MILTON, Ga. — The effects of the coronavirus pandemic on daily life has spared no one, and Cambridge High School senior Ashley Cotsman knows she has been impacted far less than most.
Cotsman gained insight into that perspective ahead of this 2020-21 academic year. She was “moping” about the continuance of virtual learning, she said, taking away precious time from her senior year. But a conversation with her uncle changed her way of thinking.
The discussion centered around low-income families with young kids. Some were facing the prospect of losing their only source of childcare, in-person public school classes, while having to work. Some may be single parents eking by financially. Some families have both parents working jobs they cannot do from home. Some may not have the time or skills to be a de-facto teacher while trying to work.
“It puts everything in perspective,” Cotsman said. “I come from a place of privilege, all I am losing is the emotion tied with my senior year. But for many families this has been awful. I can’t imagine what it’s like for families with young kids.”

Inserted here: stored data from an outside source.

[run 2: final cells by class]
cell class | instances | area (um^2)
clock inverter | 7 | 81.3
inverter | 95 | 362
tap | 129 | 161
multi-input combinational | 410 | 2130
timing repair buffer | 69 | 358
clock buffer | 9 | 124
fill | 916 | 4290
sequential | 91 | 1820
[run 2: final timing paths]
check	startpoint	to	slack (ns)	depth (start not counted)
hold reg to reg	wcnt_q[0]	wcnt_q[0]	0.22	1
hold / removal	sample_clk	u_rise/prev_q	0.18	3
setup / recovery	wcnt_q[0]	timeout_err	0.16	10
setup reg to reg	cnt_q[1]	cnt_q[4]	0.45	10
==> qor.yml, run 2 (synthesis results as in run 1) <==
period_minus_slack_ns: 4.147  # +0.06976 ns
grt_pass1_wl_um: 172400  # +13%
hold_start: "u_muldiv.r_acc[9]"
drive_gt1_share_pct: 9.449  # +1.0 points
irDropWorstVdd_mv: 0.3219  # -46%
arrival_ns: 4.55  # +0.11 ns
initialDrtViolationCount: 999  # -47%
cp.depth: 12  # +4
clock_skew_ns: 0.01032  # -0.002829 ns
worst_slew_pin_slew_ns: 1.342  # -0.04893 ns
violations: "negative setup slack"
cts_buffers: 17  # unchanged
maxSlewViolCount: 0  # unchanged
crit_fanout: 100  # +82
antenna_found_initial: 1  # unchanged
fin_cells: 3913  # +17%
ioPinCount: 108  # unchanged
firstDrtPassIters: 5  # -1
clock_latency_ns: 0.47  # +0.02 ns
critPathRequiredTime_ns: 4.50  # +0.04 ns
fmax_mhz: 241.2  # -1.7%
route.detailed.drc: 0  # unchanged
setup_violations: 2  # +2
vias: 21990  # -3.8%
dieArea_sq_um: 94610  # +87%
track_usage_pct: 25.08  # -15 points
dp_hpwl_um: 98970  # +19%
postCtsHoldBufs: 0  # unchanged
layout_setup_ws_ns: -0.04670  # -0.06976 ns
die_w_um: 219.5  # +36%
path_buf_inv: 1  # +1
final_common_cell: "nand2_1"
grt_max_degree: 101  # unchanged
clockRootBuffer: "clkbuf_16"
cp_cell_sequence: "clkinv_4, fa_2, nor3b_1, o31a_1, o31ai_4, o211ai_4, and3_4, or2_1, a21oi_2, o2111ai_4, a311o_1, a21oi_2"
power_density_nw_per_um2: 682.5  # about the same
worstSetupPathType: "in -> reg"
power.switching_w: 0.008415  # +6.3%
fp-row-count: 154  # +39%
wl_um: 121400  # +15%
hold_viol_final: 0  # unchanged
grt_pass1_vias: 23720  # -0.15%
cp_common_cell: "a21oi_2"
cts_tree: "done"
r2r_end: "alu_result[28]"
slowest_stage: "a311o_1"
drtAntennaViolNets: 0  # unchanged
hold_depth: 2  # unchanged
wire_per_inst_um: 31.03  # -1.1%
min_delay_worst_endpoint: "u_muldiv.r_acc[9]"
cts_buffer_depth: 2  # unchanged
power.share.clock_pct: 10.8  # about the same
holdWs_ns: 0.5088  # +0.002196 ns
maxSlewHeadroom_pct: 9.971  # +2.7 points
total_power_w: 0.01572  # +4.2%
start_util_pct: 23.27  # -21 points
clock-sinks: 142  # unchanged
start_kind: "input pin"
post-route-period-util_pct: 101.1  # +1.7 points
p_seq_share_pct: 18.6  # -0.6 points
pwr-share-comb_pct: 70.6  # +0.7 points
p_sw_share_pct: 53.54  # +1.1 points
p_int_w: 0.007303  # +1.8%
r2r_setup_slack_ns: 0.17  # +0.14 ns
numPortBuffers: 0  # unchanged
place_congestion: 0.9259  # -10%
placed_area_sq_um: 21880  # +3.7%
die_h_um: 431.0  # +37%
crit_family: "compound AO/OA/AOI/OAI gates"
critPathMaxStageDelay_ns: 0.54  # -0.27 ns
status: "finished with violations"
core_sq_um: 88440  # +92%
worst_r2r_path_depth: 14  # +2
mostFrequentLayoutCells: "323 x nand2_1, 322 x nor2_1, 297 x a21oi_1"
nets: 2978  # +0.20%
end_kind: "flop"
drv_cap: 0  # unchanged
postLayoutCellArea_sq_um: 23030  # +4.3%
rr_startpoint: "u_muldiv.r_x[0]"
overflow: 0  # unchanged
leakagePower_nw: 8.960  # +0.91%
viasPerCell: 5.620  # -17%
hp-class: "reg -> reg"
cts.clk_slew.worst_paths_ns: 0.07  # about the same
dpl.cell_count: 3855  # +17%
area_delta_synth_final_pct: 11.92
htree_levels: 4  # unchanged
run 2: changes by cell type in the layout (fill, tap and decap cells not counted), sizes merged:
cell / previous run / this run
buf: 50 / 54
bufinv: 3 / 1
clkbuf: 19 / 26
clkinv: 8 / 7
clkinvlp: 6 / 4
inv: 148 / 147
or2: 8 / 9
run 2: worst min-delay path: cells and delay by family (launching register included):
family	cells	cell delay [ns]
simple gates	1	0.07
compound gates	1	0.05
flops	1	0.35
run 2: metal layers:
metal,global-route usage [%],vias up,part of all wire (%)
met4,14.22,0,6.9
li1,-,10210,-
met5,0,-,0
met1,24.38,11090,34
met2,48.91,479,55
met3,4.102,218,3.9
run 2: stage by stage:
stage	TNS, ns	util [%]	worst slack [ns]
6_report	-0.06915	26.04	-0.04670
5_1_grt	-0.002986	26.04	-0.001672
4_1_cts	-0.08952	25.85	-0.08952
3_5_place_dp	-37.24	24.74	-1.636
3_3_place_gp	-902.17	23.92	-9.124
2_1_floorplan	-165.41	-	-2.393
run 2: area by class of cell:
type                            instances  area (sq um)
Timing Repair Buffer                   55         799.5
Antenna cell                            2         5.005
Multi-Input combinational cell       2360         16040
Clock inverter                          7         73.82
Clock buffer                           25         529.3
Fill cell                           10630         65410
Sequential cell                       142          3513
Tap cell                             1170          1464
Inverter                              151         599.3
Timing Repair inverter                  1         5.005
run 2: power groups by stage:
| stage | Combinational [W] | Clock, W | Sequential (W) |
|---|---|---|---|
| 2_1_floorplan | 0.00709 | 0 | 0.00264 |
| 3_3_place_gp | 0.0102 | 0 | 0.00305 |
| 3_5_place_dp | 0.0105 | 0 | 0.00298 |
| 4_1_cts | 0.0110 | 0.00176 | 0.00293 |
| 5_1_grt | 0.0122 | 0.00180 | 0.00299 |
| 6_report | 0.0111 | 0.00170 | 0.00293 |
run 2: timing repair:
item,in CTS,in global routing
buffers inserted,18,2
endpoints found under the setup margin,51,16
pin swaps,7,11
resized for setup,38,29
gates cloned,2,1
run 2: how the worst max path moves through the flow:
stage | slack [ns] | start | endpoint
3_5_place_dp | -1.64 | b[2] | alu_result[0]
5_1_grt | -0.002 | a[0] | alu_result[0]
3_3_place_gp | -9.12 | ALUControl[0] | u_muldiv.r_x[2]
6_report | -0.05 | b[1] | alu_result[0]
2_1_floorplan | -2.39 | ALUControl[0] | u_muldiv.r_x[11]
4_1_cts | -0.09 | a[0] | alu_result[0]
**src/rtl/pacote_processador.sv**
```systemverilog
// ---------------------------------------------------------------------------
// pacote_processador
// Shared definitions for the program sequencer that feeds the multicycle
// processor: instruction word width, opcode constants, sequencer state
// encoding and a small opcode decode helper.
// No ports (package).
// ---------------------------------------------------------------------------
package pacote_processador;

    localparam int WORD_W    = 16;  // instruction / DIN word width
    localparam int ADDR_W    = 4;   // program memory address width
    localparam int MEM_DEPTH = 16;  // program memory words
    localparam int COUNT_W   = 5;   // issued-word counter, holds 0..16
    localparam int WDOG_W    = 4;   // watchdog counter width

    // Watchdog value seen on the last permitted WAIT cycle without Done
    // (counter starts at 0 on the first WAIT cycle, so this is cycle 15).
    localparam logic [WDOG_W-1:0] WDOG_LAST = 4'd14;

    // Opcode field DIN[8:6]
    localparam logic [2:0] OP_MV  = 3'b000;
    localparam logic [2:0] OP_MVI = 3'b001;
    localparam logic [2:0] OP_ADD = 3'b010;
    localparam logic [2:0] OP_SUB = 3'b011;

    typedef enum logic [2:0] {
        ST_IDLE  = 3'd0,
        ST_ISSUE = 3'd1,
        ST_IMM   = 3'd2,
        ST_WAIT  = 3'd3,
        ST_END   = 3'd4
    } estado_t;

    // mvi is the only two-word instruction: the immediate follows it.
    function automatic logic is_mvi(input logic [2:0] opcode);
        return (opcode == OP_MVI);
    endfunction

endpackage

```
**src/rtl/memoria_programa.sv**
```systemverilog
// ---------------------------------------------------------------------------
// memoria_programa
// 16 x 16-bit program store. Synchronous write, combinational read.
// A read of the address being written in the same cycle returns the old
// word, because the array only updates at the clock edge.
// Contents have no reset.
//
// Ports:
//   clock    in   system clock (rising edge)
//   wr_en    in   write enable
//   wr_addr  in   write address
//   wr_data  in   write data
//   rd_addr  in   read address
//   rd_data  out  word at rd_addr (combinational)
// ---------------------------------------------------------------------------
module memoria_programa
    import pacote_processador::*;
(
    input  logic              clock,
    input  logic              wr_en,
    input  logic [ADDR_W-1:0] wr_addr,
    input  logic [WORD_W-1:0] wr_data,
    input  logic [ADDR_W-1:0] rd_addr,
    output logic [WORD_W-1:0] rd_data
);

    logic [WORD_W-1:0] mem [MEM_DEPTH];

    always_ff @(posedge clock) begin
        if (wr_en) begin
            mem[wr_addr] <= wr_data;
        end
    end

    assign rd_data = mem[rd_addr];

endmodule

```
**src/rtl/sequenciador_din.sv**
```systemverilog
// ---------------------------------------------------------------------------
// sequenciador_din
// Steps through a program held in a small local memory and presents each
// word on DIN of the multicycle processor, pulsing Run once per instruction
// and waiting for Done before issuing the next one. mvi instructions are
// followed by their immediate word one cycle later (Run low). A watchdog
// aborts when Done does not arrive within 15 WAIT cycles.
//
// Configuration macro: SEQUENCIADOR_LOOP_EN
//   defined   -> after Finished the program restarts from PC=0 forever
//   undefined -> after Finished the sequencer returns to IDLE
//
// Ports:
//   Clock     in   system clock (rising edge)
//   Resetn    in   asynchronous active-low reset
//   Start     in   begins program issue when idle
//   ProgLen   in   program length in words (0..16), sampled on Start
//   LoadEn    in   program memory write enable (honoured only when idle)
//   LoadAddr  in   program memory write address
//   LoadData  in   program memory write data
//   Done      in   instruction complete from the processor
//   DIN       out  registered word to the processor
//   Run       out  registered, one cycle per instruction issue
//   Busy      out  high whenever not idle
//   Finished  out  one-cycle pulse on program completion
//   Erro      out  one-cycle pulse on abort (timeout / truncated mvi)
//   PC        out  address of the next word to read
// ---------------------------------------------------------------------------
module sequenciador_din
    import pacote_processador::*;
(
    input  logic               Clock,
    input  logic               Resetn,
    input  logic               Start,
    input  logic [COUNT_W-1:0] ProgLen,
    input  logic               LoadEn,
    input  logic [ADDR_W-1:0]  LoadAddr,
    input  logic [WORD_W-1:0]  LoadData,
    input  logic               Done,
    output logic [WORD_W-1:0]  DIN,
    output logic               Run,
    output logic               Busy,
    output logic               Finished,
    output logic               Erro,
    output logic [ADDR_W-1:0]  PC
);

    estado_t             state,      state_next;
    logic [ADDR_W-1:0]   pc,         pc_next;
    logic [COUNT_W-1:0]  count,      count_next;
    logic [COUNT_W-1:0]  prog_len,   prog_len_next;
    logic [WDOG_W-1:0]   wdog,       wdog_next;
    logic [WORD_W-1:0]   din,        din_next;
    logic                run,        run_next;
    logic                erro,       erro_next;

    logic [WORD_W-1:0]   mem_word;
    logic                mem_wr_en;

    // Loading is only allowed while idle so a running program cannot be
    // modified underneath the sequencer.
    assign mem_wr_en = LoadEn && (state == ST_IDLE);

    memoria_programa u_memoria (
        .clock   (Clock),
        .wr_en   (mem_wr_en),
        .wr_addr (LoadAddr),
        .wr_data (LoadData),
        .rd_addr (pc),
        .rd_data (mem_word)
    );

    // State and datapath registers
    always_ff @(posedge Clock or negedge Resetn) begin
        if (!Resetn) begin
            state    <= ST_IDLE;
            pc       <= '0;
            count    <= '0;
            prog_len <= '0;
            wdog     <= '0;
            din      <= '0;
            run      <= 1'b0;
            erro     <= 1'b0;
        end else begin
            state    <= state_next;
            pc       <= pc_next;
            count    <= count_next;
            prog_len <= prog_len_next;
            wdog     <= wdog_next;
            din      <= din_next;
            run      <= run_next;
            erro     <= erro_next;
        end
    end

    // Next-state and next-value logic
    always_comb begin
        state_next    = state;
        pc_next       = pc;
        count_next    = count;
        prog_len_next = prog_len;
        wdog_next     = wdog;
        din_next      = din;
        run_next      = 1'b0;
        erro_next     = 1'b0;

        case (state)
            ST_IDLE: begin
                if (Start) begin
                    prog_len_next = ProgLen;
                    count_next    = '0;
                    if (ProgLen != '0) begin
                        pc_next    = '0;
                        state_next = ST_ISSUE;
                    end else begin
                        // Empty program: report completion without issuing.
                        state_next = ST_END;
                    end
                end
            end

            ST_ISSUE: begin
                din_next   = mem_word;
                run_next   = 1'b1;
                pc_next    = pc + ADDR_W'(1);
                count_next = count + COUNT_W'(1);
                if (is_mvi(mem_word[8:6])) begin
                    state_next = ST_IMM;
                end else begin
                    wdog_next  = '0;
                    state_next = ST_WAIT;
                end
            end

            ST_IMM: begin
                if (count == prog_len) begin
                    // mvi was the last word: its immediate is missing.
                    erro_next  = 1'b1;
                    state_next = ST_IDLE;
                end else begin
                    din_next   = mem_word;
                    pc_next    = pc + ADDR_W'(1);
                    count_next = count + COUNT_W'(1);
                    wdog_next  = '0;
                    state_next = ST_WAIT;
                end
            end

            ST_WAIT: begin
                if (Done) begin
                    state_next = (count == prog_len) ? ST_END : ST_ISSUE;
                end else if (wdog == WDOG_LAST) begin
                    erro_next  = 1'b1;
                    state_next = ST_IDLE;
                end else begin
                    wdog_next = wdog + WDOG_W'(1);
                end
            end

            ST_END: begin
`ifdef SEQUENCIADOR_LOOP_EN
                // An empty program has nothing to repeat.
                if (prog_len != '0) begin
                    pc_next    = '0;
                    count_next = '0;
                    state_next = ST_ISSUE;
                end else begin
                    state_next = ST_IDLE;
                end
`else
                state_next = ST_IDLE;
`endif
            end

            default: begin
                state_next = ST_IDLE;
            end
        endcase
    end

    assign DIN      = din;
    assign Run      = run;
    assign Busy     = (state != ST_IDLE);
    assign Finished = (state == ST_END);
    assign Erro     = erro;
    assign PC       = pc;

endmodule

```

That thought was a call to action for Cotsman and her friend and fellow Cambridge senior Kathryn Amstutz. Together, they began recruiting fellow AP students to tutor students from low-income families in Atlanta. And in lieu of payments to the student tutors, the group asks for families to support a charitable organization helping locals through the pandemic.
The initiative began with Cotsman and Amstutz texting their high-achieving classmates to see who might be interested in tutoring. More and more students signed on, a website was created, and what began as a handful of tutors has swelled to over 40, most from Cambridge High School.
The tutors aid in various subjects from language arts, social studies and math to French and Spanish language courses for students in kindergarten through eighth grade. Tutoring can either be done virtually or in-person at the K-8 students’ home with the tutor wearing a facemask.
“A lot of parents are still working, and not all have the time, patience or experience to sit down with their kids and do math,” Cotsman said.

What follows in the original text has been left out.